Today, Enver Hoxha, leader of the Albanian Party of Labor (PLA), is playing Trotsky’s game under the conditions of the growing danger of another world war. His latest book, Imperialism and the Revolution, published in the U.S. by several small groups of Hoxha-followers, does its utmost to divert the working class away from unity with the third world, including socialist China. It attacks the growing united front against the hegemonism of the two superpowers. Using super-“left” rhetoric, sophistry and pseudo-Marxist formulations, Hoxha lays the theoretical foundation for his present open defense of the Soviet Union’s expansionist actions in Asia and throughout the world.
Among the main points of Hoxhaism to be found in Imperialism and the Revolution are the following:
•“U.S. imperialism has not been weakened in the least” over the past two decades, and the two superpowers are completely equal “to the same degree” in posing a threat to the world’s people. Hoxha asserts that to make distinctions between “less aggressive” and “more aggressive” imperialist powers, as Lenin and Stalin did, amounts to revisionism.
•China is a capitalist country that in fact has never been socialist or Marxist. Hoxha claims that the Communist Party of China (CPC) went bad in 1935 when Mao Zedong was placed in leadership. In other words, Hoxha supports the ultra-“left” policies of Wang Ming which led to the near total defeat of the CPC and the People’s Liberation Army. Wang’s line cost more than 90% losses and forced the Long March retreat.
•Yugoslavia is the main revisionist enemy to Marxism today–even more so than the USSR. What’s more–Yugoslavia is turning China into its “satellite.”
•Any talk of a “third world” amounts to “class collaboration” because the peoples and countries of Asia, Africa and Latin America have no common interests or solutions to their problems.
The super “leftism” goes on and on, but in the end it all amounts to little more than a subtle defense of the Soviet position in the world. Any force that dares to stand up to Soviet hegemonism is the target of Hoxhaism, from the Kampucheans to the people of Zaire. The latter, claims Hoxha, were simply defending tyranny when they resisted the Soviet-backed invasion last year. Now that Hoxha has come out and openly defended the Vietnamese invasion and occupation of Kampuchea, after initially pretending neutrality, the real aims of Hoxha’s polemic can be more clearly seen.
But Hoxha’s book, which was initially planned as a manifesto around which to form a “new Comintern” of anti-China splitters, has had barely any influence among the Marxist-Leninists around the world.
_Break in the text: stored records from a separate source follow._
Context: an optimization exercise on an open-source flow, tuned for small area. The choices shown serve that exercise and are no tape-out recipe.
Function was checked by simulation only, so behaviour that the tests miss may differ from the original.
No activity file was given, so power comes from the tool's default toggle rates.

## flow/design.v

```verilog
module ram_inv(input a, output y);
    assign y = ~a;
endmodule
module ram_nand2(input a, b, output y);
    assign y = ~(a & b);
endmodule
module ram_nor2(input a, b, output y);
    assign y = ~(a | b);
endmodule
module ram_nand3(input a, b, c, output y);
    assign y = ~(a & b & c);
endmodule
module ram_nand4(input a, b, c, d, output y);
    assign y = ~(a & b & c & d);
endmodule
module ram_aoi222(input a0, b0, a1, b1, a2, b2, output y);
    assign y = ~((a0 & b0) | (a1 & b1) | (a2 & b2));
endmodule
module ram_wbit(input wa, wb, h, da, db, q, output d);
    assign d = (wb & db) | (wa & da) | (h & q);
endmodule
module ram_predec(input [3:0] a, output [15:0] yn);
    wire [3:0] an;
    genvar i;
    generate
        for (i = 0; i < 4; i = i + 1) begin : g_inv
            ram_inv u (.a(a[i]), .y(an[i]));
        end
        for (i = 0; i < 16; i = i + 1) begin : g
            ram_nand4 u (.a(i & 1 ? a[0] : an[0]), .b(i & 2 ? a[1] : an[1]),
                         .c(i & 4 ? a[2] : an[2]), .d(i & 8 ? a[3] : an[3]),
                         .y(yn[i]));
        end
    endgenerate
endmodule
module ram_rmux(input [255:0] sel, input [255:0] q, output yn);
    wire t0;
    ram_aoi222 u_t0 (.a0(sel[0]), .b0(q[0]), .a1(sel[1]), .b1(q[1]), .a2(sel[2]), .b2(q[2]), .y(t0));
    wire t1;
    ram_aoi222 u_t1 (.a0(sel[3]), .b0(q[3]), .a1(sel[4]), .b1(q[4]), .a2(sel[5]), .b2(q[5]), .y(t1));
    wire t2;
    ram_aoi222 u_t2 (.a0(sel[6]), .b0(q[6]), .a1(sel[7]), .b1(q[7]), .a2(sel[8]), .b2(q[8]), .y(t2));
    wire t3;
    ram_aoi222 u_t3 (.a0(sel[9]), .b0(q[9]), .a1(sel[10]), .b1(q[10]), .a2(sel[11]), .b2(q[11]), .y(t3));
    wire t4;
    ram_aoi222 u_t4 (.a0(sel[12]), .b0(q[12]), .a1(sel[13]), .b1(q[13]), .a2(sel[14]), .b2(q[14]), .y(t4));
    wire t5;
    ram_aoi222 u_t5 (.a0(sel[15]), .b0(q[15]), .a1(sel[16]), .b1(q[16]), .a2(sel[17]), .b2(q[17]), .y(t5));
    wire t6;
    ram_aoi222 u_t6 (.a0(sel[18]), .b0(q[18]), .a1(sel[19]), .b1(q[19]), .a2(sel[20]), .b2(q[20]), .y(t6));
    wire t7;
    ram_aoi222 u_t7 (.a0(sel[21]), .b0(q[21]), .a1(sel[22]), .b1(q[22]), .a2(sel[23]), .b2(q[23]), .y(t7));
    wire t8;
    ram_aoi222 u_t8 (.a0(sel[24]), .b0(q[24]), .a1(sel[25]), .b1(q[25]), .a2(sel[26]), .b2(q[26]), .y(t8));
    wire t9;
    ram_aoi222 u_t9 (.a0(sel[27]), .b0(q[27]), .a1(sel[28]), .b1(q[28]), .a2(sel[29]), .b2(q[29]), .y(t9));
    wire t10;
    ram_aoi222 u_t10 (.a0(sel[30]), .b0(q[30]), .a1(sel[31]), .b1(q[31]), .a2(sel[32]), .b2(q[32]), .y(t10));
    wire t11;
    ram_aoi222 u_t11 (.a0(sel[33]), .b0(q[33]), .a1(sel[34]), .b1(q[34]), .a2(sel[35]), .b2(q[35]), .y(t11));
    wire t12;
    ram_aoi222 u_t12 (.a0(sel[36]), .b0(q[36]), .a1(sel[37]), .b1(q[37]), .a2(sel[38]), .b2(q[38]), .y(t12));
    wire t13;
    ram_aoi222 u_t13 (.a0(sel[39]), .b0(q[39]), .a1(sel[40]), .b1(q[40]), .a2(sel[41]), .b2(q[41]), .y(t13));
    wire t14;
    ram_aoi222 u_t14 (.a0(sel[42]), .b0(q[42]), .a1(sel[43]), .b1(q[43]), .a2(sel[44]), .b2(q[44]), .y(t14));
    wire t15;
    ram_aoi222 u_t15 (.a0(sel[45]), .b0(q[45]), .a1(sel[46]), .b1(q[46]), .a2(sel[47]), .b2(q[47]), .y(t15));
    wire t16;
    ram_aoi222 u_t16 (.a0(sel[48]), .b0(q[48]), .a1(sel[49]), .b1(q[49]), .a2(sel[50]), .b2(q[50]), .y(t16));
    wire t17;
    ram_aoi222 u_t17 (.a0(sel[51]), .b0(q[51]), .a1(sel[52]), .b1(q[52]), .a2(sel[53]), .b2(q[53]), .y(t17));
    wire t18;
    ram_aoi222 u_t18 (.a0(sel[54]), .b0(q[54]), .a1(sel[55]), .b1(q[55]), .a2(sel[56]), .b2(q[56]), .y(t18));
    wire t19;
    ram_aoi222 u_t19 (.a0(sel[57]), .b0(q[57]), .a1(sel[58]), .b1(q[58]), .a2(sel[59]), .b2(q[59]), .y(t19));
    wire t20;
    ram_aoi222 u_t20 (.a0(sel[60]), .b0(q[60]), .a1(sel[61]), .b1(q[61]), .a2(sel[62]), .b2(q[62]), .y(t20));
    wire t21;
    ram_aoi222 u_t21 (.a0(sel[63]), .b0(q[63]), .a1(sel[64]), .b1(q[64]), .a2(sel[65]), .b2(q[65]), .y(t21));
    wire t22;
    ram_aoi222 u_t22 (.a0(sel[66]), .b0(q[66]), .a1(sel[67]), .b1(q[67]), .a2(sel[68]), .b2(q[68]), .y(t22));
    wire t23;
    ram_aoi222 u_t23 (.a0(sel[69]), .b0(q[69]), .a1(sel[70]), .b1(q[70]), .a2(sel[71]), .b2(q[71]), .y(t23));
    wire t24;
    ram_aoi222 u_t24 (.a0(sel[72]), .b0(q[72]), .a1(sel[73]), .b1(q[73]), .a2(sel[74]), .b2(q[74]), .y(t24));
    wire t25;
    ram_aoi222 u_t25 (.a0(sel[75]), .b0(q[75]), .a1(sel[76]), .b1(q[76]), .a2(sel[77]), .b2(q[77]), .y(t25));
    wire t26;
    ram_aoi222 u_t26 (.a0(sel[78]), .b0(q[78]), .a1(sel[79]), .b1(q[79]), .a2(sel[80]), .b2(q[80]), .y(t26));
    wire t27;
    ram_aoi222 u_t27 (.a0(sel[81]), .b0(q[81]), .a1(sel[82]), .b1(q[82]), .a2(sel[83]), .b2(q[83]), .y(t27));
    wire t28;
    ram_aoi222 u_t28 (.a0(sel[84]), .b0(q[84]), .a1(sel[85]), .b1(q[85]), .a2(sel[86]), .b2(q[86]), .y(t28));
    wire t29;
    ram_aoi222 u_t29 (.a0(sel[87]), .b0(q[87]), .a1(sel[88]), .b1(q[88]), .a2(sel[89]), .b2(q[89]), .y(t29));
    wire t30;
    ram_aoi222 u_t30 (.a0(sel[90]), .b0(q[90]), .a1(sel[91]), .b1(q[91]), .a2(sel[92]), .b2(q[92]), .y(t30));
    wire t31;
    ram_aoi222 u_t31 (.a0(sel[93]), .b0(q[93]), .a1(sel[94]), .b1(q[94]), .a2(sel[95]), .b2(q[95]), .y(t31));
    wire t32;
    ram_aoi222 u_t32 (.a0(sel[96]), .b0(q[96]), .a1(sel[97]), .b1(q[97]), .a2(sel[98]), .b2(q[98]), .y(t32));
    wire t33;
    ram_aoi222 u_t33 (.a0(sel[99]), .b0(q[99]), .a1(sel[100]), .b1(q[100]), .a2(sel[101]), .b2(q[101]), .y(t33));
    wire t34;
    ram_aoi222 u_t34 (.a0(sel[102]), .b0(q[102]), .a1(sel[103]), .b1(q[103]), .a2(sel[104]), .b2(q[104]), .y(t34));
    wire t35;
    ram_aoi222 u_t35 (.a0(sel[105]), .b0(q[105]), .a1(sel[106]), .b1(q[106]), .a2(sel[107]), .b2(q[107]), .y(t35));
    wire t36;
    ram_aoi222 u_t36 (.a0(sel[108]), .b0(q[108]), .a1(sel[109]), .b1(q[109]), .a2(sel[110]), .b2(q[110]), .y(t36));
    wire t37;
    ram_aoi222 u_t37 (.a0(sel[111]), .b0(q[111]), .a1(sel[112]), .b1(q[112]), .a2(sel[113]), .b2(q[113]), .y(t37));
    wire t38;
    ram_aoi222 u_t38 (.a0(sel[114]), .b0(q[114]), .a1(sel[115]), .b1(q[115]), .a2(sel[116]), .b2(q[116]), .y(t38));
    wire t39;
    ram_aoi222 u_t39 (.a0(sel[117]), .b0(q[117]), .a1(sel[118]), .b1(q[118]), .a2(sel[119]), .b2(q[119]), .y(t39));
    wire t40;
    ram_aoi222 u_t40 (.a0(sel[120]), .b0(q[120]), .a1(sel[121]), .b1(q[121]), .a2(sel[122]), .b2(q[122]), .y(t40));
    wire t41;
    ram_aoi222 u_t41 (.a0(sel[123]), .b0(q[123]), .a1(sel[124]), .b1(q[124]), .a2(sel[125]), .b2(q[125]), .y(t41));
    wire t42;
    ram_aoi222 u_t42 (.a0(sel[126]), .b0(q[126]), .a1(sel[127]), .b1(q[127]), .a2(sel[128]), .b2(q[128]), .y(t42));
    wire t43;
    ram_aoi222 u_t43 (.a0(sel[129]), .b0(q[129]), .a1(sel[130]), .b1(q[130]), .a2(sel[131]), .b2(q[131]), .y(t43));
    wire t44;
    ram_aoi222 u_t44 (.a0(sel[132]), .b0(q[132]), .a1(sel[133]), .b1(q[133]), .a2(sel[134]), .b2(q[134]), .y(t44));
    wire t45;
    ram_aoi222 u_t45 (.a0(sel[135]), .b0(q[135]), .a1(sel[136]), .b1(q[136]), .a2(sel[137]), .b2(q[137]), .y(t45));
    wire t46;
    ram_aoi222 u_t46 (.a0(sel[138]), .b0(q[138]), .a1(sel[139]), .b1(q[139]), .a2(sel[140]), .b2(q[140]), .y(t46));
    wire t47;
    ram_aoi222 u_t47 (.a0(sel[141]), .b0(q[141]), .a1(sel[142]), .b1(q[142]), .a2(sel[143]), .b2(q[143]), .y(t47));
    wire t48;
    ram_aoi222 u_t48 (.a0(sel[144]), .b0(q[144]), .a1(sel[145]), .b1(q[145]), .a2(sel[146]), .b2(q[146]), .y(t48));
    wire t49;
    ram_aoi222 u_t49 (.a0(sel[147]), .b0(q[147]), .a1(sel[148]), .b1(q[148]), .a2(sel[149]), .b2(q[149]), .y(t49));
    wire t50;
    ram_aoi222 u_t50 (.a0(sel[150]), .b0(q[150]), .a1(sel[151]), .b1(q[151]), .a2(sel[152]), .b2(q[152]), .y(t50));
    wire t51;
    ram_aoi222 u_t51 (.a0(sel[153]), .b0(q[153]), .a1(sel[154]), .b1(q[154]), .a2(sel[155]), .b2(q[155]), .y(t51));
    wire t52;
    ram_aoi222 u_t52 (.a0(sel[156]), .b0(q[156]), .a1(sel[157]), .b1(q[157]), .a2(sel[158]), .b2(q[158]), .y(t52));
    wire t53;
    ram_aoi222 u_t53 (.a0(sel[159]), .b0(q[159]), .a1(sel[160]), .b1(q[160]), .a2(sel[161]), .b2(q[161]), .y(t53));
    wire t54;
    ram_aoi222 u_t54 (.a0(sel[162]), .b0(q[162]), .a1(sel[163]), .b1(q[163]), .a2(sel[164]), .b2(q[164]), .y(t54));
    wire t55;
    ram_aoi222 u_t55 (.a0(sel[165]), .b0(q[165]), .a1(sel[166]), .b1(q[166]), .a2(sel[167]), .b2(q[167]), .y(t55));
    wire t56;
    ram_aoi222 u_t56 (.a0(sel[168]), .b0(q[168]), .a1(sel[169]), .b1(q[169]), .a2(sel[170]), .b2(q[170]), .y(t56));
    wire t57;
    ram_aoi222 u_t57 (.a0(sel[171]), .b0(q[171]), .a1(sel[172]), .b1(q[172]), .a2(sel[173]), .b2(q[173]), .y(t57));
    wire t58;
    ram_aoi222 u_t58 (.a0(sel[174]), .b0(q[174]), .a1(sel[175]), .b1(q[175]), .a2(sel[176]), .b2(q[176]), .y(t58));
    wire t59;
    ram_aoi222 u_t59 (.a0(sel[177]), .b0(q[177]), .a1(sel[178]), .b1(q[178]), .a2(sel[179]), .b2(q[179]), .y(t59));
    wire t60;
    ram_aoi222 u_t60 (.a0(sel[180]), .b0(q[180]), .a1(sel[181]), .b1(q[181]), .a2(sel[182]), .b2(q[182]), .y(t60));
    wire t61;
    ram_aoi222 u_t61 (.a0(sel[183]), .b0(q[183]), .a1(sel[184]), .b1(q[184]), .a2(sel[185]), .b2(q[185]), .y(t61));
    wire t62;
    ram_aoi222 u_t62 (.a0(sel[186]), .b0(q[186]), .a1(sel[187]), .b1(q[187]), .a2(sel[188]), .b2(q[188]), .y(t62));
    wire t63;
    ram_aoi222 u_t63 (.a0(sel[189]), .b0(q[189]), .a1(sel[190]), .b1(q[190]), .a2(sel[191]), .b2(q[191]), .y(t63));
    wire t64;
    ram_aoi222 u_t64 (.a0(sel[192]), .b0(q[192]), .a1(sel[193]), .b1(q[193]), .a2(sel[194]), .b2(q[194]), .y(t64));
    wire t65;
    ram_aoi222 u_t65 (.a0(sel[195]), .b0(q[195]), .a1(sel[196]), .b1(q[196]), .a2(sel[197]), .b2(q[197]), .y(t65));
    wire t66;
    ram_aoi222 u_t66 (.a0(sel[198]), .b0(q[198]), .a1(sel[199]), .b1(q[199]), .a2(sel[200]), .b2(q[200]), .y(t66));
    wire t67;
    ram_aoi222 u_t67 (.a0(sel[201]), .b0(q[201]), .a1(sel[202]), .b1(q[202]), .a2(sel[203]), .b2(q[203]), .y(t67));
    wire t68;
    ram_aoi222 u_t68 (.a0(sel[204]), .b0(q[204]), .a1(sel[205]), .b1(q[205]), .a2(sel[206]), .b2(q[206]), .y(t68));
    wire t69;
    ram_aoi222 u_t69 (.a0(sel[207]), .b0(q[207]), .a1(sel[208]), .b1(q[208]), .a2(sel[209]), .b2(q[209]), .y(t69));
    wire t70;
    ram_aoi222 u_t70 (.a0(sel[210]), .b0(q[210]), .a1(sel[211]), .b1(q[211]), .a2(sel[212]), .b2(q[212]), .y(t70));
    wire t71;
    ram_aoi222 u_t71 (.a0(sel[213]), .b0(q[213]), .a1(sel[214]), .b1(q[214]), .a2(sel[215]), .b2(q[215]), .y(t71));
    wire t72;
    ram_aoi222 u_t72 (.a0(sel[216]), .b0(q[216]), .a1(sel[217]), .b1(q[217]), .a2(sel[218]), .b2(q[218]), .y(t72));
    wire t73;
    ram_aoi222 u_t73 (.a0(sel[219]), .b0(q[219]), .a1(sel[220]), .b1(q[220]), .a2(sel[221]), .b2(q[221]), .y(t73));
    wire t74;
    ram_aoi222 u_t74 (.a0(sel[222]), .b0(q[222]), .a1(sel[223]), .b1(q[223]), .a2(sel[224]), .b2(q[224]), .y(t74));
    wire t75;
    ram_aoi222 u_t75 (.a0(sel[225]), .b0(q[225]), .a1(sel[226]), .b1(q[226]), .a2(sel[227]), .b2(q[227]), .y(t75));
    wire t76;
    ram_aoi222 u_t76 (.a0(sel[228]), .b0(q[228]), .a1(sel[229]), .b1(q[229]), .a2(sel[230]), .b2(q[230]), .y(t76));
    wire t77;
    ram_aoi222 u_t77 (.a0(sel[231]), .b0(q[231]), .a1(sel[232]), .b1(q[232]), .a2(sel[233]), .b2(q[233]), .y(t77));
    wire t78;
    ram_aoi222 u_t78 (.a0(sel[234]), .b0(q[234]), .a1(sel[235]), .b1(q[235]), .a2(sel[236]), .b2(q[236]), .y(t78));
    wire t79;
    ram_aoi222 u_t79 (.a0(sel[237]), .b0(q[237]), .a1(sel[238]), .b1(q[238]), .a2(sel[239]), .b2(q[239]), .y(t79));
    wire t80;
    ram_aoi222 u_t80 (.a0(sel[240]), .b0(q[240]), .a1(sel[241]), .b1(q[241]), .a2(sel[242]), .b2(q[242]), .y(t80));
    wire t81;
    ram_aoi222 u_t81 (.a0(sel[243]), .b0(q[243]), .a1(sel[244]), .b1(q[244]), .a2(sel[245]), .b2(q[245]), .y(t81));
    wire t82;
    ram_aoi222 u_t82 (.a0(sel[246]), .b0(q[246]), .a1(sel[247]), .b1(q[247]), .a2(sel[248]), .b2(q[248]), .y(t82));
    wire t83;
    ram_aoi222 u_t83 (.a0(sel[249]), .b0(q[249]), .a1(sel[250]), .b1(q[250]), .a2(sel[251]), .b2(q[251]), .y(t83));
    wire t84;
    ram_aoi222 u_t84 (.a0(sel[252]), .b0(q[252]), .a1(sel[253]), .b1(q[253]), .a2(sel[254]), .b2(q[254]), .y(t84));
    wire t85;
    ram_nand2 u_t85 (.a(sel[255]), .b(q[255]), .y(t85));
    wire r0_0;
    ram_nand4 u_r0_0 (.a(t0), .b(t1), .c(t2), .d(t3), .y(r0_0));
    wire r0_1;
    ram_nand4 u_r0_1 (.a(t4), .b(t5), .c(t6), .d(t7), .y(r0_1));
    wire r0_2;
    ram_nand4 u_r0_2 (.a(t8), .b(t9), .c(t10), .d(t11), .y(r0_2));
    wire r0_3;
    ram_nand4 u_r0_3 (.a(t12), .b(t13), .c(t14), .d(t15), .y(r0_3));
    wire r0_4;
    ram_nand4 u_r0_4 (.a(t16), .b(t17), .c(t18), .d(t19), .y(r0_4));
    wire r0_5;
    ram_nand4 u_r0_5 (.a(t20), .b(t21), .c(t22), .d(t23), .y(r0_5));
    wire r0_6;
    ram_nand4 u_r0_6 (.a(t24), .b(t25), .c(t26), .d(t27), .y(r0_6));
    wire r0_7;
    ram_nand4 u_r0_7 (.a(t28), .b(t29), .c(t30), .d(t31), .y(r0_7));
    wire r0_8;
    ram_nand4 u_r0_8 (.a(t32), .b(t33), .c(t34), .d(t35), .y(r0_8));
    wire r0_9;
    ram_nand4 u_r0_9 (.a(t36), .b(t37), .c(t38), .d(t39), .y(r0_9));
    wire r0_10;
    ram_nand4 u_r0_10 (.a(t40), .b(t41), .c(t42), .d(t43), .y(r0_10));
    wire r0_11;
    ram_nand4 u_r0_11 (.a(t44), .b(t45), .c(t46), .d(t47), .y(r0_11));
    wire r0_12;
    ram_nand4 u_r0_12 (.a(t48), .b(t49), .c(t50), .d(t51), .y(r0_12));
    wire r0_13;
    ram_nand4 u_r0_13 (.a(t52), .b(t53), .c(t54), .d(t55), .y(r0_13));
    wire r0_14;
    ram_nand4 u_r0_14 (.a(t56), .b(t57), .c(t58), .d(t59), .y(r0_14));
    wire r0_15;
    ram_nand4 u_r0_15 (.a(t60), .b(t61), .c(t62), .d(t63), .y(r0_15));
    wire r0_16;
    ram_nand4 u_r0_16 (.a(t64), .b(t65), .c(t66), .d(t67), .y(r0_16));
    wire r0_17;
    ram_nand4 u_r0_17 (.a(t68), .b(t69), .c(t70), .d(t71), .y(r0_17));
    wire r0_18;
    ram_nand4 u_r0_18 (.a(t72), .b(t73), .c(t74), .d(t75), .y(r0_18));
    wire r0_19;
    ram_nand4 u_r0_19 (.a(t76), .b(t77), .c(t78), .d(t79), .y(r0_19));
    wire r0_20;
    ram_nand4 u_r0_20 (.a(t80), .b(t81), .c(t82), .d(t83), .y(r0_20));
    wire r0_21;
    ram_nand2 u_r0_21 (.a(t84), .b(t85), .y(r0_21));
    wire r1_22;
    ram_nor2 u_r1_22 (.a(r0_0), .b(r0_1), .y(r1_22));
    wire r1_23;
    ram_nor2 u_r1_23 (.a(r0_2), .b(r0_3), .y(r1_23));
    wire r1_24;
    ram_nor2 u_r1_24 (.a(r0_4), .b(r0_5), .y(r1_24));
    wire r1_25;
    ram_nor2 u_r1_25 (.a(r0_6), .b(r0_7), .y(r1_25));
    wire r1_26;
    ram_nor2 u_r1_26 (.a(r0_8), .b(r0_9), .y(r1_26));
    wire r1_27;
    ram_nor2 u_r1_27 (.a(r0_10), .b(r0_11), .y(r1_27));
    wire r1_28;
    ram_nor2 u_r1_28 (.a(r0_12), .b(r0_13), .y(r1_28));
    wire r1_29;
    ram_nor2 u_r1_29 (.a(r0_14), .b(r0_15), .y(r1_29));
    wire r1_30;
    ram_nor2 u_r1_30 (.a(r0_16), .b(r0_17), .y(r1_30));
    wire r1_31;
    ram_nor2 u_r1_31 (.a(r0_18), .b(r0_19), .y(r1_31));
    wire r1_32;
    ram_nor2 u_r1_32 (.a(r0_20), .b(r0_21), .y(r1_32));
    wire r2_33;
    ram_nand4 u_r2_33 (.a(r1_22), .b(r1_23), .c(r1_24), .d(r1_25), .y(r2_33));
    wire r2_34;
    ram_nand4 u_r2_34 (.a(r1_26), .b(r1_27), .c(r1_28), .d(r1_29), .y(r2_34));
    wire r2_35;
    ram_nand3 u_r2_35 (.a(r1_30), .b(r1_31), .c(r1_32), .y(r2_35));
    wire r3_36;
    ram_nor2 u_r3_36 (.a(r2_33), .b(r2_34), .y(r3_36));
    wire r3_37;
    ram_inv u_r3_37 (.a(r2_35), .y(r3_37));
    wire r4_38;
    ram_nand2 u_r4_38 (.a(r3_36), .b(r3_37), .y(r4_38));
    ram_inv u_out (.a(r4_38), .y(yn));
endmodule
module RAM_assign(
    input [7:0] add_a,add_b,
    input [7:0] din_a,din_b,
    input clk,we_a,we_b,rst,
    output reg [7:0] dout_a,dout_b
);
    reg  [2047:0] mem;
    wire [2047:0] nxt;
    wire wea = we_a & ~(we_b & (add_a == add_b));
    wire [15:0] al_n, ah_n, bl_n, bh_n;
    ram_predec u_pal (.a(add_a[3:0]), .yn(al_n));
    ram_predec u_pah (.a(add_a[7:4]), .yn(ah_n));
    ram_predec u_pbl (.a(add_b[3:0]), .yn(bl_n));
    ram_predec u_pbh (.a(add_b[7:4]), .yn(bh_n));
    wire [15:0] ahw_n, bhw_n;
    wire        ahr_n, bhr_n, rst_n;
    genvar w, b, i;
    generate
        for (i = 0; i < 16; i = i + 1) begin : g_row
            wire ah, bh;
            ram_inv   u_ia (.a(ah_n[i]), .y(ah));
            ram_inv   u_ib (.a(bh_n[i]), .y(bh));
            ram_nand2 u_ga (.a(ah), .b(wea),  .y(ahw_n[i]));
            ram_nand2 u_gb (.a(bh), .b(we_b), .y(bhw_n[i]));
        end
    endgenerate
    ram_nand3 u_ra (.a(g_row[0].ah), .b(wea),  .c(rst), .y(ahr_n));
    ram_nand3 u_rb (.a(g_row[0].bh), .b(we_b), .c(rst), .y(bhr_n));
    ram_inv   u_rn (.a(rst), .y(rst_n));
    wire [255:0] sel_a, sel_b;    
    wire [255:0] wr_a, wr_b;      
    wire [255:0] hold;
    wire [7:0]   rd_an, rd_bn;
    generate
        for (w = 0; w < 256; w = w + 1) begin : g_word
            ram_nor2 u_sa (.a(ah_n[w/16]), .b(al_n[w%16]), .y(sel_a[w]));
            ram_nor2 u_sb (.a(bh_n[w/16]), .b(bl_n[w%16]), .y(sel_b[w]));
            if (w >= 8) begin : g_plain
                ram_nor2 u_wa (.a(ahw_n[w/16]), .b(al_n[w%16]), .y(wr_a[w]));
                ram_nor2 u_wb (.a(bhw_n[w/16]), .b(bl_n[w%16]), .y(wr_b[w]));
                ram_nor2 u_h  (.a(wr_a[w]), .b(wr_b[w]), .y(hold[w]));
            end else begin : g_rst
                wire hh, hhn;
                ram_nor2 u_wa (.a(ahr_n), .b(al_n[w]), .y(wr_a[w]));
                ram_nor2 u_wb (.a(bhr_n), .b(bl_n[w]), .y(wr_b[w]));
                ram_nor2 u_hh (.a(wr_a[w]), .b(wr_b[w]), .y(hh));
                ram_inv  u_hi (.a(hh), .y(hhn));
                ram_nor2 u_h  (.a(hhn), .b(rst_n), .y(hold[w]));
            end
            for (b = 0; b < 8; b = b + 1) begin : g_bit
                ram_wbit u_b (.wa(wr_a[w]), .wb(wr_b[w]), .h(hold[w]),
                              .da(din_a[b]), .db(din_b[b]),
                              .q(mem[8*w + b]), .d(nxt[8*w + b]));
            end
        end
        for (b = 0; b < 8; b = b + 1) begin : g_col
            wire [255:0] col;
            for (w = 0; w < 256; w = w + 1) begin : g_w
                assign col[w] = mem[8*w + b];
            end
            ram_rmux u_ra (.sel(sel_a), .q(col), .yn(rd_an[b]));
            ram_rmux u_rb (.sel(sel_b), .q(col), .yn(rd_bn[b]));
        end
    endgenerate
    always @(posedge clk)
        mem <= nxt;
    always @(posedge clk) begin
        if (!we_a) dout_a <= ~rd_an;
        if (!we_b) dout_b <= ~rd_bn;
    end
endmodule
```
Many groups who were initially taken in by his ultra-“left” verbiage have grown disenchanted, while what praise his writings do get comes largely from Radio Moscow.
Even the anti-China “leftists” in the U.S., like the Revolutionary Communist Party, find Hoxha’s open attacks on Mao Zedong and on the whole history of Chinese revolution too blatant for them. The RCP was forced to disassociate themselves from the book admittedly before even reading it. If they had read it, they would have found some common ground with their own version of modern-day Trotskyism, such as their joint attack on Mao Zedong’s theory of three worlds.
Perhaps the thing that confuses those who still follow Hoxha is the positive role Albania and the Party of Labor played in the fight against Khrushchev revisionism in the ’60s. (Hoxha, by the way, takes complete credit for this fight in his book, claiming that the Chinese were “vacillators” in the struggle.)
I would only advise those who are confused to study the writings and speeches of Mao Zedong from 1956 and after regarding the revisionist line of the 20th Congress of CPSU. Compare them with Hoxha’s own outspoken support for the line of “peaceful transition to socialism” and a world “without war” under imperialism and see who the real vacillator was.
It is true that the PLA belatedly took up the struggle in 1960, but in no way can it be claimed that Hoxha was the “leader” or that the Chinese wavered. The problem is that when the PLA finally did oppose Khrushchevism, it did so from a shaky theoretical foundation. This, under the conditions of the present period, has led them down the road of super-“leftism,” a road which while differing outwardly from Moscow finds a common meeting ground. Today that meeting ground is hysterical anti-“Maoism” and backing for Soviet aggression.